The quality and coherence of the generated text depend on the specific GPT model and the quality of the training data used to train it. The generated text may be difficult to understand if the training data is of low quality or contains errors, the generated text may also be difficult to understand.
GPTs can be prone to biased output if the training data contains biased language or representations of certain groups. It is important to be aware of this and take steps to mitigate bias in the training data.
GPTs require many computational resources to train and use and can be expensive to implement at scale.

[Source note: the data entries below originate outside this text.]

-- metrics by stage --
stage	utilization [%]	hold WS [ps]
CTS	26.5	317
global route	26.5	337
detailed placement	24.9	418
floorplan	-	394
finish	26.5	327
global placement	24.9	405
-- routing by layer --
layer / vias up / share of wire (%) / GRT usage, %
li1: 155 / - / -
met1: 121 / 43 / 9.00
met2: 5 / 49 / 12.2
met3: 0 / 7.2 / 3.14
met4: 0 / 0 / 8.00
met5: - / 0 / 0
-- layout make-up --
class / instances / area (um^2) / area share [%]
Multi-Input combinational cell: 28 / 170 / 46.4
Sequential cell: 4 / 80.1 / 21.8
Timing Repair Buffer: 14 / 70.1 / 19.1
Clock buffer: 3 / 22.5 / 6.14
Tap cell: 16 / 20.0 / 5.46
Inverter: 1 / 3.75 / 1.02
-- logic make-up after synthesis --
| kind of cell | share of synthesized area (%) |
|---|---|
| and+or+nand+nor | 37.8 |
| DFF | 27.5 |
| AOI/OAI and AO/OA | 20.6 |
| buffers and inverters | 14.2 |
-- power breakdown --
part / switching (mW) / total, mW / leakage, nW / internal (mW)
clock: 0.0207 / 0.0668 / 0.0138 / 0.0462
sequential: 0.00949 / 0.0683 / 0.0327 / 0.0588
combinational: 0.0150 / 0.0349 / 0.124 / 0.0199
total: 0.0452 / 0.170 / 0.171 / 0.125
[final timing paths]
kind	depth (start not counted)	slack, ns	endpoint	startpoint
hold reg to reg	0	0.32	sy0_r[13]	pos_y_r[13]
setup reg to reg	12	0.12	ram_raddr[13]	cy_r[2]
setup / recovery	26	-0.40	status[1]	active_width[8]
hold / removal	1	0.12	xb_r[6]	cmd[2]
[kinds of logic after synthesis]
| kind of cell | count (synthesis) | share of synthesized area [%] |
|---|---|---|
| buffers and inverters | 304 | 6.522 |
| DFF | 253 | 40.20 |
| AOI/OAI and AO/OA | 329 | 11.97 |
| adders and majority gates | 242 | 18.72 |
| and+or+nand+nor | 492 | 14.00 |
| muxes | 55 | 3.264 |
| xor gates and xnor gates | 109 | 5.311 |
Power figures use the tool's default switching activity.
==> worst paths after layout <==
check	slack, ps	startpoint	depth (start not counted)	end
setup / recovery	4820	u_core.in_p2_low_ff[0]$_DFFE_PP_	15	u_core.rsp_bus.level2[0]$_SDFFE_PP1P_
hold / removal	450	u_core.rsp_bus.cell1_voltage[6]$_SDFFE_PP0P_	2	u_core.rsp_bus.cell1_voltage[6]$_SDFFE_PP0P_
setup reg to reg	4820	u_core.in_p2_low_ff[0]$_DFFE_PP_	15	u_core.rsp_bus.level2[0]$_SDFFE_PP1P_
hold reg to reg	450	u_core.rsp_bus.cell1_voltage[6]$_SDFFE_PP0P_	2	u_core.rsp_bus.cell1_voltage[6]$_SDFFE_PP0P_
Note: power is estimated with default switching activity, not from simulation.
## src/design/swm_pkg.sv

```systemverilog
`timescale 1ns / 1ps
// ----------------------------------------------------------------------------
// swm_pkg
// Shared constants and control type for the sliding window maximum block.
// ----------------------------------------------------------------------------
package swm_pkg;

	localparam int WINDOW_MAX_DEF  = 64;
	localparam int SAMPLE_BITS_DEF = 32;
	localparam int CFG_BITS        = 7;
	localparam logic [CFG_BITS-1:0] WINDOW_SIZE_RST = CFG_BITS'(3);

	// broadcast to every cell of the chain
	typedef struct packed {
		logic restart;  // beat starts a new sequence
		logic insert;   // beat accepted: prune and append
		logic shift;    // front leaves, chain moves one cell forward
		logic load;     // cells take their next contents
	} swm_ctrl_t;

endpackage

```

## src/design/swm_cell.sv

```systemverilog
`timescale 1ns / 1ps
// ----------------------------------------------------------------------------
// swm_cell
// One deque slot: holds a candidate, prunes it against the new sample and
// takes its back neighbor's contents when the chain shifts.
// ----------------------------------------------------------------------------
module swm_cell #(
	parameter int SAMPLE_BITS = swm_pkg::SAMPLE_BITS_DEF,
	parameter int POS_BITS    = 7
) (
	input  logic                          clk,
	input  logic                          arst_n,
	input  swm_pkg::swm_ctrl_t            ctrl,
	input  logic signed [SAMPLE_BITS-1:0] x,
	input  logic        [POS_BITS-1:0]    x_pos,
	input  logic                          link_in,
	input  logic                          ret_in,
	output logic                          link_out,
	input  logic                          nb_valid,
	input  logic signed [SAMPLE_BITS-1:0] nb_val,
	input  logic        [POS_BITS-1:0]    nb_pos,
	output logic                          f_valid,
	output logic signed [SAMPLE_BITS-1:0] f_val,
	output logic        [POS_BITS-1:0]    f_pos,
	output logic                          cur_valid,
	output logic        [POS_BITS-1:0]    cur_pos
);

	logic                          valid_q;
	logic signed [SAMPLE_BITS-1:0] val_q;
	logic        [POS_BITS-1:0]    pos_q;
	logic                          v_eff;
	logic                          weaker;
	logic                          keep;
	logic                          take_x;

	assign v_eff    = valid_q && !ctrl.restart;
	assign weaker   = ctrl.insert && (val_q < x);
	assign keep     = v_eff && !weaker && !ret_in;
	// first slot past the kept run receives the new sample
	assign take_x   = !keep && link_in && ctrl.insert;
	assign link_out = keep || ret_in;

	assign f_valid  = keep || take_x;
	assign f_val    = keep ? val_q : x;
	assign f_pos    = keep ? pos_q : x_pos;

	assign cur_valid = valid_q;
	assign cur_pos   = pos_q;

	always_ff @(posedge clk or negedge arst_n) begin
		if (!arst_n) begin
			valid_q <= 1'b0;
		end else if (ctrl.load) begin
			valid_q <= ctrl.shift ? nb_valid : f_valid;
		end
	end

	always_ff @(posedge clk) begin
		if (ctrl.load) begin
			val_q <= ctrl.shift ? nb_val : f_val;
			pos_q <= ctrl.shift ? nb_pos : f_pos;
		end
	end

endmodule

```

## config.mk

```make
export PLATFORM = sky130hd
export DESIGN_NAME = swm_cell
export DESIGN_NICKNAME = d
export VERILOG_FILES = /design/src/design/swm_pkg.sv /design/src/design/swm_cell.sv
export SDC_FILE = /design/constraint.sdc
export NUM_CORES = 1
export LEC_CHECK = 0
export BUFFER_PORTS_ARGS = -buffer_cell sky130_fd_sc_hd__buf_2
export CAP_MARGIN = 30
export CORE_ASPECT_RATIO = 2
export CORE_MARGIN = 4
export CORE_UTILIZATION = 35
export CTS_CLUSTER_DIAMETER = 120
export CTS_CLUSTER_SIZE = 30
export DETAILED_ROUTE_END_ITERATION = 7
export GPL_ROUTABILITY_DRIVEN = 0
export HOLD_SLACK_MARGIN = 0.15
export SETUP_SLACK_MARGIN = 0.2
export SLEW_MARGIN = 5
export SYNTH_ARGS = -nofsm -noshare
export SYNTH_HDL_FRONTEND = slang
export SYNTH_SLANG_ARGS = --single-unit
export TNS_END_PERCENT = 30
```

## constraint.sdc

```tcl
create_clock -name clk -period 5.2 [get_ports clk]
set_input_delay 1.56 -clock clk [delete_from_list [all_inputs] [get_ports clk]]
set_output_delay 1.56 -clock clk [all_outputs]
set_load 0.1 [all_outputs]
```

Word-level counts from Yosys, hierarchy flattened
Index checks and enable logic that the tools add are counted.

word-level totals
  register bits after elaboration = 40
  input bits = 87
  output and inout bits = 49
  word-level logic and storage cells = 21

operators by class
  order comparisons = 1
  multiplexer cells = 5
  reduce and logical (&&, ||, !) cells = 12

operators with widths
  kind                         number
  2-to-1 mux 32 bit            2
  less-than comparator 32 bit  1
  2-to-1 mux 7 bit             2
  logical AND 1 bit            6
  logical NOT 1 bit            4
  logical OR 1 bit             2
  2-to-1 mux 1 bit             1

Longest topological paths before layout
Gate-level depths: netlist of the first run.

  depth in word-level cells = 10
  mapped depth = 11
  depth with buffers taken out = 9

Least setup slack after synthesis of the first run
Ideal clock, no wire load.

  path kind = input port to output port
  from = input x[13]
  to = output link_out
  arrival = 4.623 ns
  data required time = 3.640 ns
  slack = -0.983 ns
  stages on the path = 9
  buffers on the path = 0
  cell sequence = inv_1 ha_1 a21o_1 a21o_1 a221o_1 a22o_2 or3_1 and3_1 o21bai_1

on the way
  cells in the longest elaborated chain, start to end = 6

ends and longest elaborated chain
  element                         line            source
  from (decl)                     swm_cell.sv:14  input logic signed [SAMPLE_BITS-1:0] x,
  less-than comparator 32 bit     swm_cell.sv:38  assign weaker = ctrl.insert && (val_q < x);
  logical AND 1 bit               swm_cell.sv:38
  logical NOT 1 bit               swm_cell.sv:39  assign keep = v_eff && !weaker && !ret_in;
  logical AND 1 bit (2 in a row)  swm_cell.sv:39
  logical OR 1 bit                swm_cell.sv:42  assign link_out = keep || ret_in;
  to (decl)                       swm_cell.sv:18  output logic link_out,

No other way between the ends.

Worst setup path after layout of the first run
  from = input x[13]
  to = output f_val[14]

on the way
  cells in the longest elaborated chain, start to end = 6

ends and longest elaborated chain
  element                         line            source
  less-than comparator 32 bit     swm_cell.sv:38
  logical AND 1 bit               swm_cell.sv:38
  logical NOT 1 bit               swm_cell.sv:39
  logical AND 1 bit (2 in a row)  swm_cell.sv:39
  2-to-1 mux 32 bit               swm_cell.sv:45  assign f_val = keep ? val_q : x;
  to (decl)                       swm_cell.sv:23  output logic signed [SAMPLE_BITS-1:0] f_val,

No other way between the ends.

==> results of run 1 <==
per-layer routing:
metal / GRT usage, % / wire, um
met1: 21.0 / 4230
met2: 38.7 / 7140
met3: 2.19 / 486
met4: 12.4 / 582
met5: 0 / 0
where the power goes:
group          total [mW]  internal (mW)  switching [mW]
clock network       0.304          0.175           0.129
logic               0.737          0.299           0.438
registers           0.417          0.389          0.0280
total                1.46          0.863           0.595
worst max-delay path: stages:
cell and delay (ns):
buf_12 0.11, inv_12 0.04, ha_4 0.18, a21o_1 0.15, a21o_1 0.16, a221o_1 0.34
a22o_4 0.28, a2bb2oi_4 0.21, nand2_4 0.10, buf_12 0.18, mux2_4 0.32, buf_12 0.17
cell usage after synthesis (2+ instances only):
library cell / instances
a21o_1: 2
a21oi_1: 49
a221o_1: 40
and3_1: 3
buf_2: 8
buf_6: 4
clkbuf_1: 17
edfxtp_1: 39
ha_1: 31
inv_1: 34
mux2_1: 39
nand2_1: 48
nand2b_1: 2
nand4_1: 4
nor2_1: 35
nor2b_1: 8
nor3_1: 2
o21ai_0: 2
o21ai_1: 2
or3_1: 2
final timing paths:
kind,start,end,slack [ns],cells after the start
max,x[13],f_val[14],-0.17,12
max reg2reg,val_q[18],val_q[22],2.15,12
min reg2reg,cur_valid,cur_valid,0.54,1
max in group asynchronous,arst_n,cur_valid,4.07,1
min,cur_valid,cur_valid,0.54,1
min in group asynchronous,arst_n,cur_valid,1.04,1
logic make-up (layout without fill, tap and decap cells):
family	Yosys count	after routing	share of synthesized area, %
simple gates	111	112	13.9
compound gates	108	108	22.4
buf+inv	63	218	7.66
flops	40	40	33.1
mux	39	39	12.2
fa+ha+maj	31	31	10.7
other cells	0	3	0
state kept, by name, summed over array words and instances, names as in the netlist:
register	cells
cur_pos	7
cur_valid	1
val_q	32
cell type report:
class                           instances  area [um2]
Antenna cell                            3        7.51
Clock buffer                            6         129
Clock inverter                          1        5.00
Fill cell                             866        4170
Inverter                               34         140
Multi-Input combinational cell        290        2610
Sequential cell                        40        1200
Tap cell                              135         169
Timing Repair Buffer                  177        1660
repair_timing:
item,in CTS,in global routing
pin swaps,7,5
hold endpoints to repair,0,0
resized for setup,29,15
setup endpoints to repair,41,41
buffers inserted,10,1
cloned,1,0
==> impl_metrics.env, run 1 <==
export IMPL_ys_flop_type="edfxtp_1"
export IMPL_grt_max_degree=63
export IMPL_numClockSinks=40
export IMPL_hold_ws_ns=0.542
export IMPL_final_common_cell="buf_2"
export IMPL_area_growth_pct=64.0
export IMPL_die_w_um=79.8
export IMPL_grt_pass1_wl_mm=19.2
export IMPL_wl_mm=12.4
export IMPL_status="finished with violations"
export IMPL_vdd_ir_drop_max_v=0.000145
export IMPL_vias_per_cell=5.40
export IMPL_yosys_warnings=0
export IMPL_dpl_cell_area_um2=5390
export IMPL_cts_hold_buffers=0
export IMPL_synthCells=392
export IMPL_rsz0062_at_grt="true"
export IMPL_hpwl_mm=9.07
export IMPL_synth_area_per_cell_um2=9.21
export IMPL_leakage_nw=2.64
export IMPL_yosysTopAreaCellShare_pct=32.5
export IMPL_slew_headroom_pct=58.9
export IMPL_dieHeight_um=152
export IMPL_syn_cell_area_um2=3610
export IMPL_final_cell_area_um2=5920
export IMPL_firstDrtPassIters=4
export IMPL_mostFrequentLayoutCells="buf_2 (93), nand2_1 (46), a21oi_1 (45), buf_12 (45), a221o_1 (40)"
export IMPL_dp_cells=663
export IMPL_worstMarginPinSlew_ns=0.617
export IMPL_yosysSeqAreaShare_pct=33.1
export IMPL_clock_latency_ns=0.29
export IMPL_core_area_um2=10100
export IMPL_drtAntennaViolNets=0
export IMPL_crit_type="in -> out"
export IMPL_maxCapViolCount=0
export IMPL_fin_util_pct=58.7
export IMPL_finalMaxSlewViolations=0
export IMPL_routedWlPerCell_um=18.1
export IMPL_hp_class="reg -> reg"
export IMPL_drc=0
export IMPL_synth_area_leaders="edfxtp_1 (32%), mux2_1 (12%), a221o_1 (11%)"
export IMPL_cp_required_ns=3.64
export IMPL_setup_ws_ns=-0.172
export IMPL_min_period_over_period_pct=103
export IMPL_power_density_nw_per_um2=246
export IMPL_setup_tns_ns=-6.58
export IMPL_portBuffers=135
export IMPL_drive_gt1_share_pct=49.8
export IMPL_pin_count=136
export IMPL_start_kind="input pin"
export IMPL_track_usage_pct=20.5
export IMPL_synth_edf_count=39
export IMPL_synthesis_nets=510
export IMPL_cts_tree="done"
export IMPL_cts_buffer_depth=2
export IMPL_power_mw=1.46
export IMPL_finalSetupViolations=41
export IMPL_yosys_area_top_type="edfxtp_1"
export IMPL_skew_ns=0.00472
export IMPL_fin_cells=686
export IMPL_min_period_ns=5.37
export IMPL_via_count=3702
export IMPL_fmax_mhz=186
export IMPL_path_max_fanout=15
export IMPL_end_kind="primary output"
export IMPL_arrival_ns=3.81
export IMPL_row_count=52
export IMPL_fp_dieArea_um2=12100
export IMPL_grt_pass1_vias=3912
export IMPL_cts_buffers=5
export IMPL_synth_cell_types=41
export IMPL_violations="setup timing"
export IMPL_clkTransAtPathRegs_ns=0.06
export IMPL_initial_core_util_pct=35.8
export IMPL_antenna_found_initial=3
export IMPL_synth_seq_cells=40
export IMPL_hold_viol_final=0
export IMPL_async_flop_share_pct=2.50
export IMPL_dr_first_iter_drc_count=164
export IMPL_final_nets=666
export IMPL_grt_ovfl_total=0
export IMPL_pre_cts_ws_ns=-0.490
export IMPL_cts_root_buf="clkbuf_16"
export IMPL_htreeDepth=2
Power figures use the tool's default switching activity.
==> run 2, diff against run 1 <==
--- a/config.mk
+++ b/config.mk
@@ -5,7 +5,7 @@
 export SDC_FILE = /design/constraint.sdc
 export NUM_CORES = 1
 export LEC_CHECK = 0
-export BUFFER_PORTS_ARGS = -buffer_cell sky130_fd_sc_hd__buf_2
+export BUFFER_PORTS_ARGS = -buffer_cell sky130_fd_sc_hd__buf_4
 export CAP_MARGIN = 30
 export CORE_ASPECT_RATIO = 2
 export CORE_MARGIN = 4
==> impl_metrics.env, run 2 (synthesis gave the netlist of run 1 again) <==
export IMPL_initial_core_util_pct=35.8
export IMPL_arrival_ns=3.86
export IMPL_core_area_um2=10100
export IMPL_end_kind="primary output"
export IMPL_cts_buffer_depth=2
export IMPL_p_sw_share_pct=40.4
export IMPL_via_count=3790
export IMPL_fill_cells=807
export IMPL_grt_pass1_vias=4032
export IMPL_cts_tree="done"
export IMPL_wl_met3_um=493
export IMPL_worstMarginPinSlew_ns=0.833
export IMPL_pin_count=136
export IMPL_final_cell_area_um2=6290
export IMPL_crit_type="in -> out"
export IMPL_fmax_mhz=184
export IMPL_slew_headroom_pct=44.4
export IMPL_fp_dieArea_um2=12100
export IMPL_min_period_over_period_pct=104
export IMPL_hold_viol_final=0
export IMPL_cp_startpoint="x[13]"
export IMPL_routedWlPerCell_um=18.4
export IMPL_max_stage_delay_ns=0.33
export IMPL_firstDrtPassIters=5
export IMPL_numClockSinks=40
export IMPL_power_density_nw_per_um2=238
export IMPL_leakage_nw=2.76
export IMPL_clock_latency_ns=0.29
export IMPL_finalSetupViolations=41
export IMPL_status="finished with violations"
export IMPL_area_growth_pct=74.4
export IMPL_drtAntennaViolNets=0
export IMPL_rrSetupSlack_ns=2.03
export IMPL_vdd_ir_drop_max_v=0.000173
export IMPL_finalMaxSlewViolations=0
export IMPL_fin_util_pct=62.4
export IMPL_seq_area_um2=1200
export IMPL_wl_met1_mm=4.34
export IMPL_clkTransAtPathRegs_ns=0.06
export IMPL_hp_class="reg -> reg"
export IMPL_drc=0
export IMPL_path_max_fanout=4
export IMPL_p_switching_mw=0.603
export IMPL_power_internal_mw=0.892
export IMPL_highest_layer="met4"
export IMPL_worstReg2RegStart="val_q[23]"
export IMPL_rsz0062_at_grt="true"
export IMPL_setup_ws_ns=-0.223
export IMPL_min_delay_start="cur_valid"
export IMPL_final_common_cell="buf_4"
export IMPL_dieHeight_um=152
export IMPL_cts_buffers=5
export IMPL_die_w_um=79.8
export IMPL_combPwrFrac_pct=51.3
export IMPL_maxCapViolCount=0
export IMPL_pre_cts_ws_ns=-0.497
export IMPL_portBuffers=135
export IMPL_vias_per_cell=5.50
export IMPL_grt_pass1_wl_mm=19.6
export IMPL_multi_input_area_um2=2630
export IMPL_slowest_stage="a221o_1"
export IMPL_min_period_ns=5.42
export IMPL_start_kind="input pin"
export IMPL_dpl_cell_area_um2=5120
export IMPL_diodes=0
export IMPL_hpwl_mm=8.67
export IMPL_violations="setup timing"
export IMPL_wl_met2_mm=7.15
export IMPL_clkPwrFrac_pct=20.7
export IMPL_largest_reg_flops=32
export IMPL_grt_ovfl_total=0
export IMPL_pwr_share_seq_pct=28.0
export IMPL_cp_required_ns=3.64
export IMPL_dr_first_iter_drc_count=213
export IMPL_row_count=52
export IMPL_cts_hold_buffers=0
export IMPL_skew_ns=0.00806
export IMPL_cts_root_buf="clkbuf_16"
export IMPL_wl_mm=12.6
export IMPL_grt_max_degree=82
export IMPL_mostFrequentLayoutCells="buf_4 (124), nand2_1 (47), a21oi_1 (46), buf_12 (42), a221o_1 (40)"
export IMPL_drive_gt1_share_pct=51.3
export IMPL_hold_ws_ns=0.534
export IMPL_htreeDepth=2
export IMPL_largest_register="val_q"
export IMPL_antenna_found_initial=0
export IMPL_crit_chain="buf_12, inv_12, ha_4, a21o_1, a21o_1, a221o_1, a22o_4, a2bb2oi_4, nand2_4, buf_6, buf_16, mux2_4, buf_12"
export IMPL_final_nets=671
export IMPL_track_usage_pct=21.0
[run 2: changes by cell type in the layout (fill, tap and decap cells not counted), sizes merged]
cell,delta
clkbuf,-1
diode,-3
buf,+5
clkinv,+2
[run 2: path summary, 6_finish.rpt]
path / endpoint / cells past startpoint
setup / recovery: f_val[27] / 13
max in group asynchronous: cur_valid / 1
hold reg to reg: cur_valid / 1
setup reg to reg: val_q[14] / 13
hold / removal: cur_valid / 1
min in group asynchronous: cur_valid / 1
[run 2: what timing repair did]
item                       in CTS  in global routing
gates cloned                    3                  0
resized for setup             149                 43
setup endpoints to repair      41                 41
buffers inserted                9                  6
pin swaps                      15                 18
hold endpoints to repair        0                  0
[run 2: power groups by stage]
stage / Clock [mW] / Sequential (mW) / Combinational [mW]
finish: 0.310 / 0.419 / 0.767
global route: 0.327 / 0.422 / 0.809
CTS: 0.316 / 0.417 / 0.750
detailed placement: 0 / 0.419 / 0.627
global placement: 0 / 0.419 / 0.621
floorplan: 0 / 0.449 / 0.422
[run 2: layout make-up]
class / instances / area share (%)
multi-input combinational: 290 / 41.8
clock inverter: 3 / 0.219
clock buffer: 5 / 1.99
sequential: 40 / 19.0
tap: 135 / 2.68
inverter: 34 / 2.58
timing repair buffer: 182 / 31.8
[run 2: worst max-delay path, delay by kind of cell]
kind / cells / cell delay (ns)
AOI/OAI and AO/OA: 5 / 1.10
buffers and inverters: 5 / 0.59
muxes: 1 / 0.31
adders and majority gates: 1 / 0.18
and+or+nand+nor: 1 / 0.11
[run 2: through the flow]
stage / power (mW) / std cells / setup TNS, ns
after global placement: 1.04 / 663 / -17.65
after CTS: 1.48 / 683 / -7.17
after global routing: 1.56 / 689 / -10.26
after detailed placement: 1.05 / 663 / -17.41
after floorplan: 0.871 / 392 / -0.0220
final: 1.50 / 689 / -6.58
[run 2: layer usage]
layer / vias to the layer above / global-route usage (%)
met4: 0 / 13.2
met5: - / 0
li1: 1782 / -
met1: 1832 / 21.0
met3: 41 / 2.54
met2: 135 / 39.9
==> run 3, diff against run 2 <==
--- a/config.mk
+++ b/config.mk
@@ -15,6 +15,7 @@
 export DETAILED_ROUTE_END_ITERATION = 7
 export GPL_ROUTABILITY_DRIVEN = 0
 export HOLD_SLACK_MARGIN = 0.15
+export PLACE_DENSITY = 0.61
 export SETUP_SLACK_MARGIN = 0.2
 export SLEW_MARGIN = 5
 export SYNTH_ARGS = -nofsm -noshare
==> impl_metrics.env, run 3 (synthesis gave the netlist of run 1 again) <==
export IMPL_setup_tns_ns=-5.71
export IMPL_dieHeight_um=152
export IMPL_clock_latency_ns=0.29
export IMPL_hold_viol_final=0
export IMPL_dpl_cell_area_um2=5130
export IMPL_finalSetupViolations=40
export IMPL_antenna_found_initial=0
export IMPL_diodes=0
export IMPL_core_area_um2=10100
export IMPL_clkTransAtPathRegs_ns=0.06
export IMPL_end_kind="primary output"
export IMPL_via_count=3712
export IMPL_skew_ns=0.00802
export IMPL_hold_ws_ns=0.539
export IMPL_cp_required_ns=3.64
export IMPL_cts_root_buf="clkbuf_16"
export IMPL_maxCapViolCount=0
export IMPL_track_usage_pct=21.4
export IMPL_wl_mm=12.8
export IMPL_min_period_over_period_pct=104
export IMPL_vias_per_cell=5.43
export IMPL_largest_register="val_q"
export IMPL_power_density_nw_per_um2=241
export IMPL_dr_first_iter_drc_count=186
export IMPL_grt_pass1_vias=4031
export IMPL_rsz0062_at_grt="true"
export IMPL_fin_util_pct=61.2
export IMPL_dp_cells=664
export IMPL_portBuffers=135
export IMPL_crit_type="in -> out"
export IMPL_grt_pass1_wl_mm=20.1
export IMPL_worstReg2RegStart="val_q[13]"
export IMPL_min_delay_start="cur_valid"
export IMPL_row_count=52
export IMPL_numClockSinks=40
export IMPL_firstDrtPassIters=5
export IMPL_grt_max_degree=82
export IMPL_cts_buffer_depth=2
export IMPL_status="finished with violations"
export IMPL_area_growth_pct=71.1
export IMPL_htreeDepth=2
export IMPL_cts_tree="done"
export IMPL_fp_dieArea_um2=12100
export IMPL_arrival_ns=3.83
export IMPL_path_max_fanout=6
export IMPL_largest_reg_flops=32
export IMPL_seq_area_um2=1200
export IMPL_fill_cells=855
export IMPL_cts_hold_buffers=0
export IMPL_worstMarginPinSlew_ns=0.858
export IMPL_slew_headroom_pct=42.8
export IMPL_setup_ws_ns=-0.189
export IMPL_fmax_mhz=186
export IMPL_hpwl_mm=8.74
export IMPL_pre_cts_ws_ns=-0.362
export IMPL_power_mw=1.49
export IMPL_min_period_ns=5.39
export IMPL_leakage_nw=2.72
export IMPL_final_cell_area_um2=6170
export IMPL_routedWlPerCell_um=18.6
export IMPL_hold_depth=1
export IMPL_initial_core_util_pct=35.8
export IMPL_grt_ovfl_total=0
export IMPL_reg2reg_to="val_q[18]"
export IMPL_finalMaxSlewViolations=0
export IMPL_violations="setup timing"
export IMPL_slowest_stage="a221o_1"
export IMPL_pin_count=136
export IMPL_hp_class="reg -> reg"
export IMPL_drive_gt1_share_pct=50.8
export IMPL_drc=0
export IMPL_die_w_um=79.8
export IMPL_cts_buffers=5
export IMPL_vdd_ir_drop_max_v=0.000161
export IMPL_max_stage_delay_ns=0.33
export IMPL_final_nets=666
export IMPL_final_common_cell="buf_4"
export IMPL_rrSetupSlack_ns=2.20
export IMPL_start_kind="input pin"
export IMPL_r2r_cells=11
export IMPL_fin_cells=684
export IMPL_min_to="cur_valid"
export IMPL_drtAntennaViolNets=0
export IMPL_crit_chain="buf_12, inv_12, ha_4, a21o_1, a21o_1, a221o_1, a22o_4, a2bb2oi_4, buf_6, and2_4, mux2_4, buf_12"
export IMPL_multi_input_area_um2=2620
export IMPL_mostFrequentLayoutCells="buf_4 (128), a21oi_1 (46), nand2_1 (46), buf_12 (43), a221o_1 (40)"
## run 3: cell count changes in the layout (fill, tap and decap cells not counted), sizes merged
cell  delta
buf      -5
## run 3: worst max-delay path: cells and delay by family
| family | cells | cell delay [ns] |
|---|---|---|
| AO/OA/AOI/OAI | 5 | 1.08 |
| AND/OR/NAND/NOR | 1 | 0.22 |
| multiplexers | 1 | 0.33 |
| buffers and inverters | 4 | 0.45 |
| adder cells (fa/ha/maj) | 1 | 0.18 |
## run 3: what timing repair did
action	4_1_cts	5_1_grt
setup endpoints to repair	41	41
buffers inserted	9	1
gates cloned	2	0
pin swaps	16	4
gates resized for setup	148	25
## run 3: how the worst max path moves through the flow
| stage | to | cells past startpoint | startpoint |
|---|---|---|---|
| 2_1_floorplan | link_out | 9 | x[13] |
| 3_3_place_gp | f_pos[6] | 11 | x[1] |
| 3_5_place_dp | f_pos[0] | 11 | x[1] |
| 4_1_cts | f_pos[0] | 12 | x[13] |
| 5_1_grt | f_val[13] | 13 | x[17] |
| 6_report | f_pos[0] | 12 | x[13] |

GPTs can only sometimes capture the subtleties of human language, and they may struggle with tasks that require a deeper understanding of context or meaning.
Is ChatGPT capable of overcoming Google?
No, the flat answer to this question. Google has been collecting and feeding data to its model for years, and the amount of data it has provided is immense, whereas, even if ChatGPT starts its journey today, it will take years for the model to gather and learn from the responses. So, it won’t be replacing Google for some time now, but the CEO of OpenAI, Sam Altman, stated that the GPT-3 model is getting a bit more recognition as it is just a glimpse of what they are planning to achieve with AI and ML in the coming years.